• WHAT THE TASK ASKS:
Please give back only the lines below from the one containing "path_stages_with_launch = 6" to the one containing "row2 = from", each repeated word for word, both ends included.

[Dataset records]
File: config.mk
export PLATFORM = sky130hd
export DESIGN_NAME = msgDispatch_flat
export DESIGN_NICKNAME = d
export VERILOG_FILES = /design/src/rtl/dbgPkg.sv /design/src/rtl/dbgIfc.sv /design/src/rtl/msgDispatch.sv /design/src/flat_wrapper.sv
export SDC_FILE = /design/constraint.sdc
export NUM_CORES = 1
export LEC_CHECK = 0
export ABC_AREA = 0
export BUFFER_PORTS_ARGS = -buffer_cell sky130_fd_sc_hd__buf_2
export CORE_MARGIN = 2
export CORE_UTILIZATION = 35
export CTS_BUF_LIST = sky130_fd_sc_hd__clkbuf_2
export CTS_CLUSTER_SIZE = 16
export DETAILED_ROUTE_END_ITERATION = 10
export GPL_TIMING_DRIVEN = 0
export MAX_ROUTING_LAYER = met4
export PLACE_DENSITY = 0.7
export SLEW_MARGIN = 0
export SYNTH_ARGS = -nofsm -noshare
export SYNTH_HDL_FRONTEND = slang
export SYNTH_SLANG_ARGS = --single-unit
File: constraint.sdc
create_clock -name clk -period 5.65 [get_ports clk]
set_input_delay 0.2825 -clock clk [delete_from_list [all_inputs] [get_ports clk]]
set_output_delay 0.2825 -clock clk [all_outputs]
set_load 0.02 [all_outputs]
File: src/rtl/dbgPkg.sv
`default_nettype none

package dbgPkg;

    // ==============================
    // Widths
    // ==============================

    // One byte on the serial link
    typedef logic [7:0] byte_t;

    // Scratch memory word address and word
    typedef logic [7:0] memAddr_t;
    typedef logic [15:0] memData_t;

    // ==============================
    // Message types
    // ==============================

    // Type byte of a message, zero is a filler that the receiver skips
    typedef enum logic [7:0] {
        MsgNop      = 8'h00,
        MsgSetLed   = 8'h01,
        MsgFillMem  = 8'h02,
        MsgReadMem  = 8'h03,
        MsgReadResp = 8'h83
    } msgType_t;

    // Payload bytes kept per message, extra ones are counted and dropped
    localparam int MsgMaxPayloadLen = 5;

    // Output byte queue depth, also the initial byte credit count
    localparam int OutQueueDepth = 8;

endpackage

`default_nettype wire

File: src/rtl/dbgIfc.sv
`default_nettype none

// One framed message, valid for one cycle, credit returned on consumption
interface msgIfc #(
    parameter int MsgMaxPayloadLen = dbgPkg::MsgMaxPayloadLen
);
    logic valid;
    dbgPkg::byte_t msgType;
    dbgPkg::byte_t payloadLen;
    dbgPkg::byte_t [MsgMaxPayloadLen-1:0] payload;
    logic credit;

    modport sender (output valid, msgType, payloadLen, payload, input credit);
    modport receiver (input valid, msgType, payloadLen, payload, output credit);
endinterface


`default_nettype wire

File: src/rtl/msgDispatch.sv
`default_nettype none

module msgDispatch #(
    parameter int MsgMaxPayloadLen = dbgPkg::MsgMaxPayloadLen
) (
    input wire clk,
    input wire rstN,
    msgIfc.receiver rxMsg,
    msgIfc.sender fillCmd,
    msgIfc.sender readCmd,
    output logic [3:0] led
);
    typedef enum logic [1:0] {DspIdle, DspFill, DspRead} dspState_t;

    dspState_t state;
    logic canFill;
    logic canRead;
    logic rxCredit;
    logic fillValid;
    logic readValid;
    dbgPkg::byte_t heldType;
    dbgPkg::byte_t heldLen;
    dbgPkg::byte_t [MsgMaxPayloadLen-1:0] heldPayload;

    always_ff @(posedge clk or negedge rstN) begin
        if (!rstN) begin
            state <= DspIdle;
            canFill <= 1'b1;
            canRead <= 1'b1;
            rxCredit <= 1'b0;
            fillValid <= 1'b0;
            readValid <= 1'b0;
            led <= '0;
        end else begin
            rxCredit <= 1'b0;
            fillValid <= 1'b0;
            readValid <= 1'b0;
            if (fillCmd.credit) begin
                canFill <= 1'b1;
            end
            if (readCmd.credit) begin
                canRead <= 1'b1;
            end
            case (state)
                DspIdle: begin
                    if (rxMsg.valid) begin
                        case (rxMsg.msgType)
                            dbgPkg::MsgSetLed: begin
                                led <= rxMsg.payload[0][3:0];
                                rxCredit <= 1'b1;
                            end
                            dbgPkg::MsgFillMem: state <= DspFill;
                            dbgPkg::MsgReadMem: state <= DspRead;
                            // Unknown types
                            default: rxCredit <= 1'b1;
                        endcase
                    end
                end
                // Held until the agent is free
                DspFill: begin
                    if (canFill) begin
                        fillValid <= 1'b1;
                        canFill <= 1'b0;
                        rxCredit <= 1'b1;
                        state <= DspIdle;
                    end
                end
                DspRead: begin
                    if (canRead) begin
                        readValid <= 1'b1;
                        canRead <= 1'b0;
                        rxCredit <= 1'b1;
                        state <= DspIdle;
                    end
                end
                default: state <= DspIdle;
            endcase
        end
    end

    always_ff @(posedge clk) begin
        if (state == DspIdle && rxMsg.valid) begin
            heldType <= rxMsg.msgType;
            heldLen <= rxMsg.payloadLen;
            heldPayload <= rxMsg.payload;
        end
    end

    assign rxMsg.credit = rxCredit;

    assign fillCmd.valid = fillValid;
    assign fillCmd.msgType = heldType;
    assign fillCmd.payloadLen = heldLen;
    assign fillCmd.payload = heldPayload;

    assign readCmd.valid = readValid;
    assign readCmd.msgType = heldType;
    assign readCmd.payloadLen = heldLen;
    assign readCmd.payload = heldPayload;

endmodule

`default_nettype wire

File: src/flat_wrapper.sv
// flat-port wrapper written by rule: the top's interface ports become plain ports
module msgDispatch_flat 
#(
    parameter int MsgMaxPayloadLen = dbgPkg::MsgMaxPayloadLen
)
  (clk, rstN, led, rxMsg_valid, rxMsg_msgType, rxMsg_payloadLen, rxMsg_payload, rxMsg_credit, fillCmd_valid, fillCmd_msgType, fillCmd_payloadLen, fillCmd_payload, fillCmd_credit, readCmd_valid, readCmd_msgType, readCmd_payloadLen, readCmd_payload, readCmd_credit);
  msgIfc #(.MsgMaxPayloadLen(MsgMaxPayloadLen)) rxMsg_i ();
  msgIfc #(.MsgMaxPayloadLen(MsgMaxPayloadLen)) fillCmd_i ();
  msgIfc #(.MsgMaxPayloadLen(MsgMaxPayloadLen)) readCmd_i ();
  input wire clk;
  input wire rstN;
  output logic [3:0] led;
  input wire logic [$bits(rxMsg_i.valid)-1:0] rxMsg_valid;
  input wire logic [$bits(rxMsg_i.msgType)-1:0] rxMsg_msgType;
  input wire logic [$bits(rxMsg_i.payloadLen)-1:0] rxMsg_payloadLen;
  input wire logic [$bits(rxMsg_i.payload)-1:0] rxMsg_payload;
  output wire logic [$bits(rxMsg_i.credit)-1:0] rxMsg_credit;
  output wire logic [$bits(fillCmd_i.valid)-1:0] fillCmd_valid;
  output wire logic [$bits(fillCmd_i.msgType)-1:0] fillCmd_msgType;
  output wire logic [$bits(fillCmd_i.payloadLen)-1:0] fillCmd_payloadLen;
  output wire logic [$bits(fillCmd_i.payload)-1:0] fillCmd_payload;
  input wire logic [$bits(fillCmd_i.credit)-1:0] fillCmd_credit;
  output wire logic [$bits(readCmd_i.valid)-1:0] readCmd_valid;
  output wire logic [$bits(readCmd_i.msgType)-1:0] readCmd_msgType;
  output wire logic [$bits(readCmd_i.payloadLen)-1:0] readCmd_payloadLen;
  output wire logic [$bits(readCmd_i.payload)-1:0] readCmd_payload;
  input wire logic [$bits(readCmd_i.credit)-1:0] readCmd_credit;
  assign rxMsg_i.valid = rxMsg_valid;
  assign rxMsg_i.msgType = rxMsg_msgType;
  assign rxMsg_i.payloadLen = rxMsg_payloadLen;
  assign rxMsg_i.payload = rxMsg_payload;
  assign rxMsg_credit = rxMsg_i.credit;
  assign fillCmd_valid = fillCmd_i.valid;
  assign fillCmd_msgType = fillCmd_i.msgType;
  assign fillCmd_payloadLen = fillCmd_i.payloadLen;
  assign fillCmd_payload = fillCmd_i.payload;
  assign fillCmd_i.credit = fillCmd_credit;
  assign readCmd_valid = readCmd_i.valid;
  assign readCmd_msgType = readCmd_i.msgType;
  assign readCmd_payloadLen = readCmd_i.payloadLen;
  assign readCmd_payload = readCmd_i.payload;
  assign readCmd_i.credit = readCmd_credit;
  msgDispatch #(.MsgMaxPayloadLen(MsgMaxPayloadLen)) u_core (.clk(clk), .rstN(rstN), .rxMsg(rxMsg_i), .fillCmd(fillCmd_i), .readCmd(readCmd_i), .led(led));
endmodule
; ---- Word level (Yosys, flattened, before mapping)
; Index checks and enable logic that the tools add are counted.
[totals]
output_inout_bits = 119
n_memories = 0
romBits = 0
mem_bits_rw = 0
wordCells = 46
latch_bits = 0
regBits = 67
[classes]
shift = 0
div = 0
bitwise = 0
n_eq_ne = 9
n_mul = 0
n_reduce_logical = 5
n_lt_le_gt_ge = 0
add_sub_neg = 0
n_mux = 18
[op_table]
columns = operator, n
row1 = $eq 8x2->1 const B, 2
row2 = $mux 1, 12
row3 = $eq 8x1->1 const B, 1
row4 = $mux 2, 3
row5 = $pmux 2 s3, 1
row6 = $ne 2x1->1 const B, 2
row7 = $pmux 2 s2, 1
row8 = $reduce_and 4->1, 1
row9 = $ne 3x3->1 const B, 1
row10 = $pmux 1 s3, 1
row11 = $reduce_and 3->1, 1
row12 = $eq 2x1->1 const B, 1
row13 = $eq 2x2->1 const B, 1
row14 = $logic_not 2->1, 1
row15 = $ne 2x2->1 const B, 1
row16 = $reduce_or 2->1, 1
row17 = $logic_and 1x1->1, 1

; ---- Longest topological paths before layout
; Gate-level depths: netlist of the first run.
[logic_depth]
word_depth = 5
mapped_depth = 5
ltp_nobuf = 5

; ---- Worst setup path after synthesis of the first run
; No wires, ideal clock.
[synth_timing]
path_kind = register to register
start = register u_core.state[0]
end = register u_core.led[0]
period_less_slack_ns = 2.630
setup_slack_ns = 3.020
arrival_time_ns = 2.505
path_stages_with_launch = 6
n_path_buf = 0
cell_sequence = dfrtp_1 nor2_1 nand2_1 inv_1 and4_4 mux2_2
[synth_between]
elab_chain_cells = 2
[synth_lines]
columns = item, line
row1 = from (decl), msgDispatch.sv:15  ; dspState_t state;
row2 = from (signal assigned), msgDispatch.sv:27  ; state <= DspIdle;
row3 = from (signal assigned), msgDispatch.sv:52  ; dbgPkg::MsgFillMem: state <= DspFill;
row4 = from (signal assigned), msgDispatch.sv:53  ; dbgPkg::MsgReadMem: state <= DspRead;
row5 = $logic_not 2->1, msgDispatch.sv:44  ; case (state)
row6 = $reduce_and 3->1 (no source line), n/a
row7 = to (signal assigned), msgDispatch.sv:49  ; led <= rxMsg.payload[0][3:0];
row8 = to (decl), msgDispatch.sv:11  ; output logic [3:0] led
; Every way passes these cells.
; A chain may end at the register's enable or synchronous reset.

; ---- Worst setup path after layout of the first run
[layout_timing]
start = register u_core.state[0]
end = register u_core.led[2]
; The elaborated chain is that of the path after synthesis.

==> results.md, run 1 <==
- Status: complete, no violations
- Unique masters post-synth: 16
- Final-report setup violation count: 0
- Post-synth EDFFs: between 50 and 60
- CORE AREA: roughly 0.007 mm^2
- Post-DR wirelength/cell: between 10 and 15 um
- FF-to-FF Start: u_core.state[0]
- Drt total wl: 6300 um
- Data required, critical path: 6000 ps
- Total die area: 0.00798 mm^2
- Postcts setup bufs: 0
- Hold depth: 1
- Synth warn: 0
- Peak VDD IR: between 100 and 150 uV
- Worst-Margin Slew: around 720 ps
- Vias: 1967
- PD cells: between 200 and 250 mW/mm^2
- Largest net degree at the start of global routing: 34
- Asr flop ratio synth: 0.164
- Placed wire-length estimate: 4430 um
- Crit-path cells: nor2_1 -> nand2_1 -> inv_2 -> buf_16 -> and4_4 -> mux2_2
- CP peak stage delay: between 500 and 600 ps
- Initial Util: 0.357
- Sequential fraction of the synthesis area: 0.768
- Die W: between 80 and 90 um
- Vias in the first global route: roughly 1.8k
- Antenna diodes: 0
- Root buf cell: clkbuf_2
- Class of the worst hold path: input port to register
- Hold wc startpoint: rxMsg_msgType[0]
- Vias/cell: between 3 and 4
- Skew-Pair Late Insertion Delay: around 450 ps
- Final core utilization: 0.596
- Final min period: roughly 2100 ps
- Syn Std Cell Area: ~0.0025 mm^2
- Clock skew: roughly 12 ps
- Top cells by instance count after synthesis: buf_4, edfxtp_1, dfrtp_1, nor2_1, mux2_2
- CTS tree: built
- Gr ovfl total: 0
- Final-report hold violation count: 0
- FMAX: between 400 and 500 MHz
- Mean post-synth cell area: roughly 17 um^2
- Setup crit start: u_core.state[0]
- TritonCTS Sinks: 67
- GPL Wtd Cong: between 0.6 and 0.7
- Relative slew slack: 0.517
- Initial DRC Count: 31
- Flop-to-flop setup slack: around 3500 ps
- Critical path class: register to register
- Synth area leader: edfxtp_1
- CTS H-tree lvls: 3
- Tcrit/Tclk final: 0.377
- # rows: 31
- Die height: slightly below 90 um
- Ratio of cells with drive above 1 in the final layout: 0.648
- CTS hold repair buffers: between 50 and 60
- Hold endpoint: u_core.fillCmd.msgType[0]
- MaxCap Viol Count: 0
- Synth Instances: between 100 and 150
- Port Buf Inserts: approximately 180
- Fin. max-slew vios: 0
- Clk slew on worst S/H paths: roughly 160 ps
- Area added between synthesis and finish: 66.9%
- Final nets: 455
- Dpl cell area: approximately 0.0036 mm^2
- Critical path capture point type: register
- Fin area: between 0.004 and 0.005 mm^2
- Ys flop type: edfxtp_1
- Yosys reg bits: 67
- TritonRoute pass-1 iters: 4
- DRC: 0
- Worst path slowest cell: inv_2
- Total negative slack: 0 ps
- Share of the synthesized area in the top cell type: 0.659
- Total CTS buffers: 9
- Reg2reg end: u_core.led[2]
- First-pass GRT wire length: 8670 um
- Worst-case reg-to-reg path depth: 6
- Routed Antenna Nets: 0
- Clock buffer depth: 2
- Critical Path Start Type: register
- CP max FO: 33
- Buffers and inverters on the worst path: 2
- Post_cts resized: 0
- Top cells by area, synth: edfxtp_1, buf_4, dfrtp_1, dfstp_2, mux2_2
- Arrival @ worst endpoint: about 2500 ps
- Num ports: between 150 and 200
- Antenna violations before repair: 0
- Cell family with most CP delay: buffers and inverters
- Leakage: ~2 nW
- GRT Total Usage: 0.152
- Syn_nets: around 210
- RSZ-0062 raised after global routing: false
==> registers in the layout, summed over array words and instances (netlist names) <==
register,cells
u_core.fillCmd.payload,40
u_core.led,4
u_core.fillCmd.msgType,8
u_core.rxMsg.credit,1
u_core.canFill,1
u_core.state,2
u_core.fillCmd.payloadLen,8
u_core.fillCmd.valid,1
u_core.canRead,1
u_core.readCmd.valid,1
==> routing by layer <==
| metal | vias up | share of wire | global-route usage |
|---|---|---|---|
| met4 | 0 | 0.010 | 0.0611 |
| met5 | - | 0 | - |
| met3 | 7 | 0.066 | 0.0332 |
| met1 | 910 | 0.36 | 0.164 |
| met2 | 90 | 0.56 | 0.271 |
| li1 | 960 | - | - |
==> worst register-to-register path: stages, from the launching register on <==
cell and delay [ps]:
dfrtp_1 450, nor2_1 100, nand2_1 80, inv_2 540, buf_16 270, and4_4 270
mux2_2 330
==> final cells by class <==
| cell class | count | area (um^2) |
|---|---|---|
| clock buffers | 11 | 55.1 |
| clock inverters | 4 | 42.5 |
| plain buffers | 56 | 420 |
| well taps | 99 | 124 |
| inverters | 2 | 7.51 |
| repair buffers | 236 | 1480 |
| multi-input cells | 22 | 163 |
| flip-flops and latches | 67 | 1960 |
| fillers | 592 | 2880 |
==> how the worst max path moves through the flow <==
| stage | cells after the start | end | slack [ps] |
|---|---|---|---|
| after floorplan | 5 | u_core.led[0] | 3020 |
| after global placement | 5 | u_core.led[2] | 2500 |
| after detailed placement | 6 | u_core.led[0] | 3510 |
| after CTS | 6 | u_core.led[2] | 3480 |
| after global routing | 6 | u_core.led[2] | 3310 |
| final | 6 | u_core.led[2] | 3520 |
==> cell families after synthesis <==
kind of cell    Yosys count  synth area share
compound gates            3            0.0103
simple gates             15            0.0358
buf+inv                  58             0.168
mux                       4            0.0177
flops                    67             0.768
==> power by group <==
| part | switching [mW] | internal [mW] |
|---|---|---|
| clock | 0.154 | 0.101 |
| sequential | 0.0119 | 0.565 |
| combinational | 0.101 | 0.0965 |
==> placed cells by master, fill, tap and decap left out <==
cell / netlist / routed
clkbuf_2: 0 / 11
inv_2: 0 / 1
nor4_4: 1 / 1
edfxtp_1: 56 / 56
buf_2: 0 / 179
a211o_1: 1 / 1
inv_1: 2 / 1
nand3_1: 1 / 1
dfrtp_1: 9 / 9
o32ai_1: 2 / 2
clkinv_1: 0 / 2
buf_16: 0 / 1
bufinv_16: 0 / 1
buf_4: 56 / 56
nor3b_1: 1 / 1
nor2b_1: 1 / 1
nor2_1: 6 / 6
and4_4: 1 / 1
dlygate4sd3_1: 0 / 56
dfstp_2: 2 / 2
clkinv_2: 0 / 1
and3_1: 1 / 1
mux2_2: 4 / 4
nand2_1: 3 / 3
==> per-stage QoR <==
step                setup slack [ps]  hold slack (ps)  cells  total power, mW
CTS                             3480             3.45    496             1.04
detailed placement              3510              164    426            0.756
global route                    3310             6.46    497             1.08
finish                          3520             59.8    497             1.03
global placement                2500              160    425            0.750
floorplan                       3020            -13.1    147            0.684
Power figures use the tool's default switching activity.
==> inputs of run 2 (changes only) <==
--- a/config.mk
+++ b/config.mk
@@ -14,7 +14,7 @@
 export DETAILED_ROUTE_END_ITERATION = 10
 export GPL_TIMING_DRIVEN = 0
 export MAX_ROUTING_LAYER = met4
-export PLACE_DENSITY = 0.7
+export PLACE_DENSITY = 0.73
 export SLEW_MARGIN = 0
 export SYNTH_ARGS = -nofsm -noshare
 export SYNTH_HDL_FRONTEND = slang
==> constraint.sdc (replaced) <==
create_clock -name clk -period 1.88 [get_ports clk]
set_input_delay 0.094 -clock clk [delete_from_list [all_inputs] [get_ports clk]]
set_output_delay 0.094 -clock clk [all_outputs]
set_load 0.02 [all_outputs]
==> results.md, run 2 (same netlist as run 1, synthesis figures left out) <==
- Die W: 89.4 um (unchanged)
- TritonCTS Sinks: 67 (unchanged)
- Clk slew on worst S/H paths: 170 ps (about the same)
- DRC: 0 (unchanged)
- Switching Power: 0.823 mW (+210%)
- Post-DR wirelength/cell: 13.4 um (+5.5%)
- Area added between synthesis and finish: 68.5%
- CORE AREA: 0.00714 mm^2 (unchanged)
- Critical path capture point type: register
- Leakage: 2.06 nW (+0.27%)
- Root buf cell: clkbuf_2
- Setup ws final: 156 ps (-3360 ps)
- Clock skew: 30.1 ps (+17.7 ps)
- Vias in the first global route: 1993 (+9.1%)
- Vias/cell: 4.05 (+2.3%)
- Vias: 2052 (+4.3%)
- GRT Total Usage: 0.168 (+0.0154)
- Total CTS buffers: 9 (unchanged)
- Status: complete, no violations
- Peak VDD IR: 374 uV (+200%)
- Fin. max-slew vios: 0 (unchanged)
- First-pass GRT wire length: 9370 um (+8.0%)
- Data required, critical path: 2270 ps (-3730 ps)
- Tcrit/Tclk final: 0.917
- Pwr Total: 2.98 mW (+190%)
- Skew-Pair Late Insertion Delay: 470 ps (+20 ps)
- Final nets: 464 (+2.0%)
- Top sig layer: met4
- Class of the worst hold path: input port to asynchronous set/reset pin
- Placed wire-length estimate: 4420 um (-0.25%)
- GPL Wtd Cong: 0.707 (+3.9%)
- TritonRoute pass-1 iters: 4 (unchanged)
- RSZ-0062 raised after global routing: false
- Max reg flops: 40 (unchanged)
- Pre-CTS WS: -599 ps (-4110 ps)
- Final min period: 1720 ps
- CTS tree: built
- Num ports: 180 (unchanged)
- Relative slew slack: 0.697 (+0.181)
- Die height: 89.4 um (unchanged)
- Initial DRC Count: 47 (+52%)
- Largest net degree at the start of global routing: 30 (-12%)
- Clock buffer depth: 2 (unchanged)
- Switching share of power: 0.276 (+0.0160)
- Critical path class: input port to register
- Internal power: 2.16 mW (+180%)
- # rows: 31 (unchanged)
- Total die area: 0.00798 mm^2 (unchanged)
- Port Buf Inserts: 179 (unchanged)
- PD cells: 694 mW/mm^2 (+190%)
- Combinational Power Share: 0.204 (+0.012)
- Drt total wl: 6780 um (+7.6%)
- Critical Path Start Type: input port
- MaxCap Viol Count: 0 (unchanged)
- Final-report setup violation count: 0 (unchanged)
- Arrival @ worst endpoint: 2110 ps (-370 ps)
- WL met2: 3690 um (+4.4%)
- Worst-Margin Slew: 453 ps (-271 ps)
- Ratio of cells with drive above 1 in the final layout: 0.640 (-0.00854)
- Met3 WL: 482 um (+15%)
- Clock share of power: 0.214 (-0.034)
- Final-report hold violation count: 0 (unchanged)
- Commonest non-fill, non-tap cell in the layout: buf_2
- Initial Util: 0.357 (unchanged)
- Gr ovfl total: 0 (unchanged)
- Most frequent cells in the layout: buf_2, dlygate4sd3_1, buf_4
- Routed Antenna Nets: 0 (unchanged)
- Antenna violations before repair: 0 (unchanged)
- Antenna diodes: 0 (unchanged)
- CTS H-tree lvls: 3 (unchanged)
- Wire length on met1: 2480 um (+8.8%)
- Sequential Power Share: 0.582 (+0.022)
- FMAX: ~580 MHz
- CP max FO: 3 (-91%)
run 2: final cells by class:
cell class / instances / area, um^2
Sequential cell: 67 / 1960
Clock inverter: 5 / 20.0
Buffer: 56 / 420
Fill cell: 599 / 2840
Clock buffer: 11 / 55.1
Timing Repair Buffer: 242 / 1520
Multi-Input combinational cell: 22 / 163
Timing Repair inverter: 3 / 22.5
Tap cell: 99 / 124
Inverter: 2 / 11.3
run 2: power by group through the flow:
stage	sequential [mW]	clock, mW	combinational [mW]
floorplan	1.86	0	0.201
finish	1.73	0.639	0.609
CTS	1.73	0.660	0.604
detailed placement	1.77	0	0.499
global route	1.74	0.722	0.651
global placement	1.76	0	0.491
run 2: final timing paths:
| path | slack (ps) | startpoint | end | depth (start not counted) |
|---|---|---|---|---|
| worst max register to register | 200 | u_core.state[0] | u_core.led[1] | 5 |
| worst min-delay path | 80 | rstN | u_core.canRead | 2 |
| min in group clk | 250 | rxMsg_valid | u_core.state[0] | 3 |
| worst min register to register | 520 | u_core.canFill | u_core.canFill | 2 |
| worst max-delay path | 160 | rxMsg_msgType[3] | u_core.rxMsg.credit | 6 |
| max in group asynchronous | 940 | rstN | u_core.state[0] | 3 |
run 2: through the flow:
| step | utilization | cells | hold WS (ps) | TNS, ps | area [um^2] |
|---|---|---|---|---|---|
| 2_1_floorplan | - | 147 | -202 | -735 | 2550 |
| 3_3_place_gp | 0.501 | 425 | -27.1 | -17310 | 3570 |
| 3_5_place_dp | 0.501 | 425 | -25.6 | -18840 | 3570 |
| 4_1_cts | 0.599 | 504 | 41.2 | -10.1 | 4270 |
| 5_1_grt | 0.602 | 507 | 55.7 | 0 | 4300 |
| 6_report | 0.602 | 507 | 83.9 | 0 | 4300 |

• EXPECTED ANSWER:
path_stages_with_launch = 6
n_path_buf = 0
cell_sequence = dfrtp_1 nor2_1 nand2_1 inv_1 and4_4 mux2_2
[synth_between]
elab_chain_cells = 2
[synth_lines]
columns = item, line
row1 = from (decl), msgDispatch.sv:15  ; dspState_t state;
row2 = from (signal assigned), msgDispatch.sv:27  ; state <= DspIdle;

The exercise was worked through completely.